After overthrowing the Sunni Aghlabid dynasty, Sa'id ibn-Hussein was proclaimed Ubaydullah al-Mahdi ('the divinely guided one') in Tunis. The founder of the Fatimid dynasty established an Ismailite (Shiite) caliphate.


7 December 1598

The birth in Naples of the Baroque sculptor and architect Gian Lorenzo Bernini. His masterpieces will include the Piazza of St Peter's in Rome and his marble sculpture of Apollo and Daphne, now in the Galleria Borghese.
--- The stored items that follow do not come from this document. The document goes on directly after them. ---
--- src/flat_wrapper.sv ---
// flat-port wrapper written by rule: the top's interface ports become plain ports
module tap_tempo_estimator_flat import tte_pkg::*;
  (clock, reset, req_if_valid, req_if_tap_time_ms, req_if_ready, rsp_if_valid, rsp_if_tempo_updated, rsp_if_tempo_q8, rsp_if_ready, csr_if_valid, csr_if_index, csr_if_data, csr_if_ready);
  tte_req_if req_if_i ();
  tte_rsp_if rsp_if_i ();
  tte_csr_if csr_if_i ();
  input logic clock;
  input logic reset;
  input wire logic [$bits(req_if_i.valid)-1:0] req_if_valid;
  input wire logic [$bits(req_if_i.tap_time_ms)-1:0] req_if_tap_time_ms;
  output wire logic [$bits(req_if_i.ready)-1:0] req_if_ready;
  output wire logic [$bits(rsp_if_i.valid)-1:0] rsp_if_valid;
  output wire logic [$bits(rsp_if_i.tempo_updated)-1:0] rsp_if_tempo_updated;
  output wire logic [$bits(rsp_if_i.tempo_q8)-1:0] rsp_if_tempo_q8;
  input wire logic [$bits(rsp_if_i.ready)-1:0] rsp_if_ready;
  input wire logic [$bits(csr_if_i.valid)-1:0] csr_if_valid;
  input wire logic [$bits(csr_if_i.index)-1:0] csr_if_index;
  input wire logic [$bits(csr_if_i.data)-1:0] csr_if_data;
  output wire logic [$bits(csr_if_i.ready)-1:0] csr_if_ready;
  assign req_if_i.valid = req_if_valid;
  assign req_if_i.tap_time_ms = req_if_tap_time_ms;
  assign req_if_ready = req_if_i.ready;
  assign rsp_if_valid = rsp_if_i.valid;
  assign rsp_if_tempo_updated = rsp_if_i.tempo_updated;
  assign rsp_if_tempo_q8 = rsp_if_i.tempo_q8;
  assign rsp_if_i.ready = rsp_if_ready;
  assign csr_if_i.valid = csr_if_valid;
  assign csr_if_i.index = csr_if_index;
  assign csr_if_i.data = csr_if_data;
  assign csr_if_ready = csr_if_i.ready;
  tap_tempo_estimator u_core (.clock(clock), .reset(reset), .req_if(req_if_i), .rsp_if(rsp_if_i), .csr_if(csr_if_i));
endmodule
<file path="src/rtl/logm_pkg.sv">
// logm_pkg: shared types and codes for the lidar occupancy grid marker
// depends on nothing; used by the controller, datapath and top level
package logm_pkg;

	typedef enum logic [1:0] {
		OP_CLEAR = 2'd0,
		OP_BEAM  = 2'd1,
		OP_READ  = 2'd2,
		OP_NONE  = 2'd3
	} op_t;

	typedef enum logic [1:0] {
		ST_DONE    = 2'd0,
		ST_INVALID = 2'd1,
		ST_JUMP    = 2'd2,
		ST_UNUSED  = 2'd3
	} status_t;

	localparam logic [2:0] CELL_EMPTY  = 3'd0;
	localparam logic [2:0] CELL_OBST   = 3'd1;
	localparam logic [2:0] CELL_ORIGIN = 3'd5;

	// configuration register indexes
	localparam logic [2:0] REG_CELLS_PER_MM = 3'd0;
	localparam logic [2:0] REG_ANGLE_STEP   = 3'd1;
	localparam logic [2:0] REG_HEADING      = 3'd2;
	localparam logic [2:0] REG_ORIGIN_ROW   = 3'd3;
	localparam logic [2:0] REG_ORIGIN_COL   = 3'd4;
	localparam logic [2:0] REG_GRID_ROWS    = 3'd5;
	localparam logic [2:0] REG_GRID_COLS    = 3'd6;
	localparam logic [2:0] REG_JUMP_LIMIT   = 3'd7;

	// reset values of the registers
	localparam logic [23:0] RST_CELLS_PER_MM = 24'd167772;
	localparam logic [23:0] RST_ANGLE_STEP   = 24'd9992;
	localparam logic [23:0] RST_HEADING      = 24'd0;
	localparam logic [6:0]  RST_ORIGIN_ROW   = 7'd30;
	localparam logic [8:0]  RST_ORIGIN_COL   = 9'd50;
	localparam logic [7:0]  RST_GRID_ROWS    = 8'd110;
	localparam logic [9:0]  RST_GRID_COLS    = 10'd360;
	localparam logic [15:0] RST_JUMP_LIMIT   = 16'd30;

	// grid coordinates, wide enough for origin plus any projected offset
	typedef logic signed [19:0] coord_t;

	// stamp counter, covers a radius up to 7
	typedef logic [3:0] span_cnt_t;

	typedef struct packed {
		logic capture;
		logic sweep;
		logic origin_wr;
		logic check;
		logic sine;
		logic cosine;
		logic mul_row;
		logic round_row;
		logic stamp;
		logic read;
		logic read_cap;
		logic out_load;
	} logm_cmd_t;

	typedef struct packed {
		op_t  op;
		logic skip;
		logic sweep_last;
		logic stamp_last;
	} logm_sts_t;

endpackage

</file>
<file path="src/rtl/logm_ctrl.sv">
// logm_ctrl: sequencing state machine of the grid marker
// depends on logm_pkg
module logm_ctrl
	import logm_pkg::*;
(
	input  logic      clk,
	input  logic      arst_n,
	input  logic      in_valid,
	output logic      in_stall,
	output logic      out_valid,
	input  logic      out_stall,
	input  logm_sts_t sts,
	output logm_cmd_t cmd
);

	typedef enum logic [11:0] {
		S_IDLE    = 12'b0000_0000_0001,
		S_CLEAR   = 12'b0000_0000_0010,
		S_ORIGIN  = 12'b0000_0000_0100,
		S_CHECK   = 12'b0000_0000_1000,
		S_SINE    = 12'b0000_0001_0000,
		S_COSINE  = 12'b0000_0010_0000,
		S_MULROW  = 12'b0000_0100_0000,
		S_ROUND   = 12'b0000_1000_0000,
		S_STAMP   = 12'b0001_0000_0000,
		S_READ    = 12'b0010_0000_0000,
		S_READCAP = 12'b0100_0000_0000,
		S_FINISH  = 12'b1000_0000_0000
	} state_t;

	state_t state_q, state_d;
	logic   out_valid_q;
	logic   boot_q;
	logic   load;

	assign in_stall  = (state_q != S_IDLE);
	assign out_valid = out_valid_q;
	assign load      = (state_q == S_FINISH) && (!out_valid_q || !out_stall);

	always_comb begin
		cmd     = '0;
		state_d = state_q;
		case (state_q)
			S_IDLE: begin
				if (in_valid) begin
					cmd.capture = 1'b1;
					case (sts.op)
						OP_CLEAR: state_d = S_CLEAR;
						OP_BEAM:  state_d = S_CHECK;
						OP_READ:  state_d = S_READ;
						default:  state_d = S_FINISH;
					endcase
				end
			end
			S_CLEAR: begin
				cmd.sweep = 1'b1;
				if (sts.sweep_last) state_d = S_ORIGIN;
			end
			S_ORIGIN: begin
				cmd.origin_wr = 1'b1;
				// the clearing pass after reset has no result
				state_d       = boot_q ? S_IDLE : S_FINISH;
			end
			S_CHECK: begin
				cmd.check = 1'b1;
				state_d   = sts.skip ? S_FINISH : S_SINE;
			end
			S_SINE: begin
				cmd.sine = 1'b1;
				state_d  = S_COSINE;
			end
			S_COSINE: begin
				cmd.cosine = 1'b1;
				state_d    = S_MULROW;
			end
			S_MULROW: begin
				cmd.mul_row = 1'b1;
				state_d     = S_ROUND;
			end
			S_ROUND: begin
				cmd.round_row = 1'b1;
				state_d       = S_STAMP;
			end
			S_STAMP: begin
				cmd.stamp = 1'b1;
				if (sts.stamp_last) state_d = S_FINISH;
			end
			S_READ: begin
				cmd.read = 1'b1;
				state_d  = S_READCAP;
			end
			S_READCAP: begin
				cmd.read_cap = 1'b1;
				state_d      = S_FINISH;
			end
			S_FINISH: begin
				if (load) begin
					cmd.out_load = 1'b1;
					state_d      = S_IDLE;
				end
			end
			default: state_d = S_IDLE;
		endcase
	end

	always_ff @(posedge clk or negedge arst_n) begin
		if (!arst_n) begin
			state_q     <= S_CLEAR;
			out_valid_q <= 1'b0;
			boot_q      <= 1'b1;
		end else begin
			state_q <= state_d;
			if (state_q == S_ORIGIN) begin
				boot_q <= 1'b0;
			end
			if (load) begin
				out_valid_q <= 1'b1;
			end else if (!out_stall) begin
				out_valid_q <= 1'b0;
			end
		end
	end

endmodule

</file>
7 December 1703: Fierce storms batter Britain

Thousands are killed as winds and floods devastate the nation

When Daniel Defoe got up on Friday, 7 December 1703, he noticed that it was extremely windy. He thought little of it until the evening, when he glanced at his barometer and spotted the “Mercury sunk lower than ever I had observ’d it”. At first Defoe thought that “the Tube had been handled and disturb’d by the Children”. He was wrong. That night, Britain was hit by one of the worst storms in its history. “No pen could describe it,” he wrote, “no tongue can express it, no thought conceive it unless some of those who were in the extremity of it.”

How many died will never be known, though some estimates suggest at least 8,000. In London, where the winds blew the lead roof off Westminster Abbey and destroyed perhaps 2,000 chimney stacks, Queen Anne took refuge in the cellars of St James’s Palace. In the Channel, more than a dozen Royal Navy ships were sunk with the loss of hundreds of lives. In the West Country, hundreds of windmills were destroyed and the region also saw hundreds drowned as the Somerset Levels flooded. Meanwhile, in Wells, the bishop and his wife were killed in their bed by a collapsing chimney.
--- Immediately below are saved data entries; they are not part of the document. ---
<file path="src/design/tcce_pkg.sv">
`default_nettype none

package tcce_pkg;

	// default geometry
	localparam int COLUMNS_DEF   = 80;
	localparam int ROWS_DEF      = 25;
	localparam int TAB_WIDTH_DEF = 8;

	// field widths of the item channels
	localparam int CMD_W   = 2;
	localparam int CODE_W  = 8;
	localparam int DIR_W   = 2;
	localparam int CADDR_W = 11;
	localparam int CIDX_W  = 11;
	localparam int CCOL_W  = 7;
	localparam int CROW_W  = 5;
	localparam int CELL_W  = 16;

	// command codes
	localparam logic [CMD_W-1:0] CMD_PUT   = 2'd0;
	localparam logic [CMD_W-1:0] CMD_ARROW = 2'd1;
	localparam logic [CMD_W-1:0] CMD_CLEAR = 2'd2;
	localparam logic [CMD_W-1:0] CMD_READ  = 2'd3;

	// arrow directions
	localparam logic [DIR_W-1:0] DIR_LEFT  = 2'd0;
	localparam logic [DIR_W-1:0] DIR_RIGHT = 2'd1;
	localparam logic [DIR_W-1:0] DIR_UP    = 2'd2;
	localparam logic [DIR_W-1:0] DIR_DOWN  = 2'd3;

	// character codes
	localparam logic [CODE_W-1:0] CODE_BS    = 8'h08;
	localparam logic [CODE_W-1:0] CODE_TAB   = 8'h09;
	localparam logic [CODE_W-1:0] CODE_LF    = 8'h0A;
	localparam logic [CODE_W-1:0] CODE_CR    = 8'h0D;
	localparam logic [CODE_W-1:0] BLANK_CHAR = 8'h20;

	// configuration register
	localparam logic [7:0] ATTR_RESET = 8'h0F;
	localparam logic       REG_ATTR   = 1'b0;
	localparam int         PADDR_W    = 3;

	// prompt written after a line feed
	localparam int PROMPT_LEN   = 6;
	localparam int PROMPT_IDX_W = 3;

	typedef struct packed {
		logic [CMD_W-1:0]   cmd;
		logic [CODE_W-1:0]  char_code;
		logic [DIR_W-1:0]   direction;
		logic [CADDR_W-1:0] cell_address;
	} in_item_t;

	typedef struct packed {
		logic [CIDX_W-1:0] cursor_index;
		logic [CCOL_W-1:0] cursor_col;
		logic [CROW_W-1:0] cursor_row;
		logic [CELL_W-1:0] cell_data;
		logic              scrolled;
	} out_item_t;

	typedef enum logic [2:0] {
		ST_INIT,
		ST_IDLE,
		ST_PROMPT,
		ST_SCROLL,
		ST_CLEAR,
		ST_FINISH
	} ctrl_state_t;

	typedef enum logic [1:0] {
		OP_NONE,
		OP_EXEC,
		OP_PROMPT,
		OP_SWEEP
	} dp_op_t;

	typedef struct packed {
		dp_op_t op;
		logic   sweep_copy;
		logic   sweep_reset_blank;
		logic   load_out;
	} dp_cmd_t;

	typedef struct packed {
		logic need_scroll;
		logic start_prompt;
		logic start_clear;
		logic prompt_last;
		logic sweep_done;
	} dp_status_t;

	function automatic logic [CODE_W-1:0] prompt_char(input logic [PROMPT_IDX_W-1:0] idx);
		logic [CODE_W-1:0] c;
		case (idx)
			3'd0: c = 8'h75;
			3'd1: c = 8'h73;
			3'd2: c = 8'h65;
			3'd3: c = 8'h72;
			3'd4: c = 8'h3A;
			default: c = BLANK_CHAR;
		endcase
		return c;
	endfunction

endpackage

`default_nettype wire

</file>
<file path="src/design/tcce_ctrl.sv">
`default_nettype none

module tcce_ctrl (
	input  wire logic                 clk,
	input  wire logic                 arst_n,
	input  wire logic                 req_valid,
	output logic                      req_stall,
	output logic                      rsp_valid,
	input  wire logic                 rsp_stall,
	input  wire tcce_pkg::dp_status_t status,
	output tcce_pkg::dp_cmd_t         cmd
);

	tcce_pkg::ctrl_state_t state_q, state_d;
	logic                  out_valid_q;
	logic                  resume_prompt_q, resume_d;

	assign req_stall = (state_q != tcce_pkg::ST_IDLE);
	assign rsp_valid = out_valid_q;

	// state and result valid registers
	always_ff @(posedge clk or negedge arst_n) begin
		if (!arst_n) begin
			state_q         <= tcce_pkg::ST_INIT;
			out_valid_q     <= 1'b0;
			resume_prompt_q <= 1'b0;
		end else begin
			state_q         <= state_d;
			out_valid_q     <= cmd.load_out || (out_valid_q && rsp_stall);
			resume_prompt_q <= resume_d;
		end
	end

	// next state and datapath commands
	always_comb begin
		state_d               = state_q;
		resume_d              = resume_prompt_q;
		cmd.op                = tcce_pkg::OP_NONE;
		cmd.sweep_copy        = 1'b0;
		cmd.sweep_reset_blank = 1'b0;
		cmd.load_out          = 1'b0;
		case (state_q)
			tcce_pkg::ST_INIT: begin
				cmd.op                = tcce_pkg::OP_SWEEP;
				cmd.sweep_reset_blank = 1'b1;
				if (status.sweep_done) begin
					state_d = tcce_pkg::ST_IDLE;
				end
			end
			tcce_pkg::ST_IDLE: begin
				if (req_valid) begin
					cmd.op   = tcce_pkg::OP_EXEC;
					resume_d = status.start_prompt;
					if (status.start_clear) begin
						state_d = tcce_pkg::ST_CLEAR;
					end else if (status.need_scroll) begin
						state_d = tcce_pkg::ST_SCROLL;
					end else if (status.start_prompt) begin
						state_d = tcce_pkg::ST_PROMPT;
					end else begin
						state_d = tcce_pkg::ST_FINISH;
					end
				end
			end
			tcce_pkg::ST_PROMPT: begin
				cmd.op   = tcce_pkg::OP_PROMPT;
				resume_d = !status.prompt_last;
				if (status.need_scroll) begin
					state_d = tcce_pkg::ST_SCROLL;
				end else if (status.prompt_last) begin
					state_d = tcce_pkg::ST_FINISH;
				end
			end
			tcce_pkg::ST_SCROLL: begin
				cmd.op         = tcce_pkg::OP_SWEEP;
				cmd.sweep_copy = 1'b1;
				if (status.sweep_done) begin
					state_d = resume_prompt_q ? tcce_pkg::ST_PROMPT : tcce_pkg::ST_FINISH;
				end
			end
			tcce_pkg::ST_CLEAR: begin
				cmd.op = tcce_pkg::OP_SWEEP;
				if (status.sweep_done) begin
					state_d = tcce_pkg::ST_FINISH;
				end
			end
			tcce_pkg::ST_FINISH: begin
				if (!out_valid_q || !rsp_stall) begin
					cmd.load_out = 1'b1;
					state_d      = tcce_pkg::ST_IDLE;
				end
			end
			default: begin
				state_d = tcce_pkg::ST_IDLE;
			end
		endcase
	end

	// a new result never overwrites one still waiting
	a_load_free: assert property (@(posedge clk) disable iff (!arst_n)
		cmd.load_out |-> (!out_valid_q || !rsp_stall))
		else $error("result register overwritten while stalled");

	// the power-on clearing pass runs to its end
	a_init_done: assert property (@(posedge clk) disable iff (!arst_n)
		$fell(state_q == tcce_pkg::ST_INIT) |-> $past(status.sweep_done))
		else $error("left clearing pass early");

	// prompt resume is only pending around a line feed
	a_resume: assert property (@(posedge clk) disable iff (!arst_n)
		resume_prompt_q |-> (state_q == tcce_pkg::ST_SCROLL || state_q == tcce_pkg::ST_PROMPT))
		else $error("stale prompt resume");

endmodule

`default_nettype wire

</file>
Defoe spent the night with his family, unable to sleep for the noise and terror. Alarmed that their own roof might come down, he opened the door to see if they might sneak to safety. But when he saw a blizzard of tiles outside, he decided it was better to risk death “in the ruins of the house, rather than to meet most certain destruction in the open garden”.

He survived, of course, and turned his experience into his 1704 volume The Storm, which is often described as the first modern journalistic book. But like most people, he was deeply shaken. A few weeks later, the government declared a national day of fasting, since the storm was an obvious sign of “divine displeasure” with England. | Written by Dominic Sandbrook


7 December 1732

The Royal Opera House opened at London’s Covent Garden with a performance of Congreve’s The Way of the World. Its history began in 1728 when John Rich, the actor/manager at Lincoln's Inn Fields, commissioned The Beggar's Opera from John Gay. The huge success of the venture provided the capital for the construction of the new theatre. The current Royal Opera House dates from 1858.


7 December 1810

Physiologist Theodor Schwann was born in Neuss, Germany. Considered the father of modern histology, he identified the cell as the basic unit of animal structure and discovered the enzyme pepsin. He also coined the term metabolism.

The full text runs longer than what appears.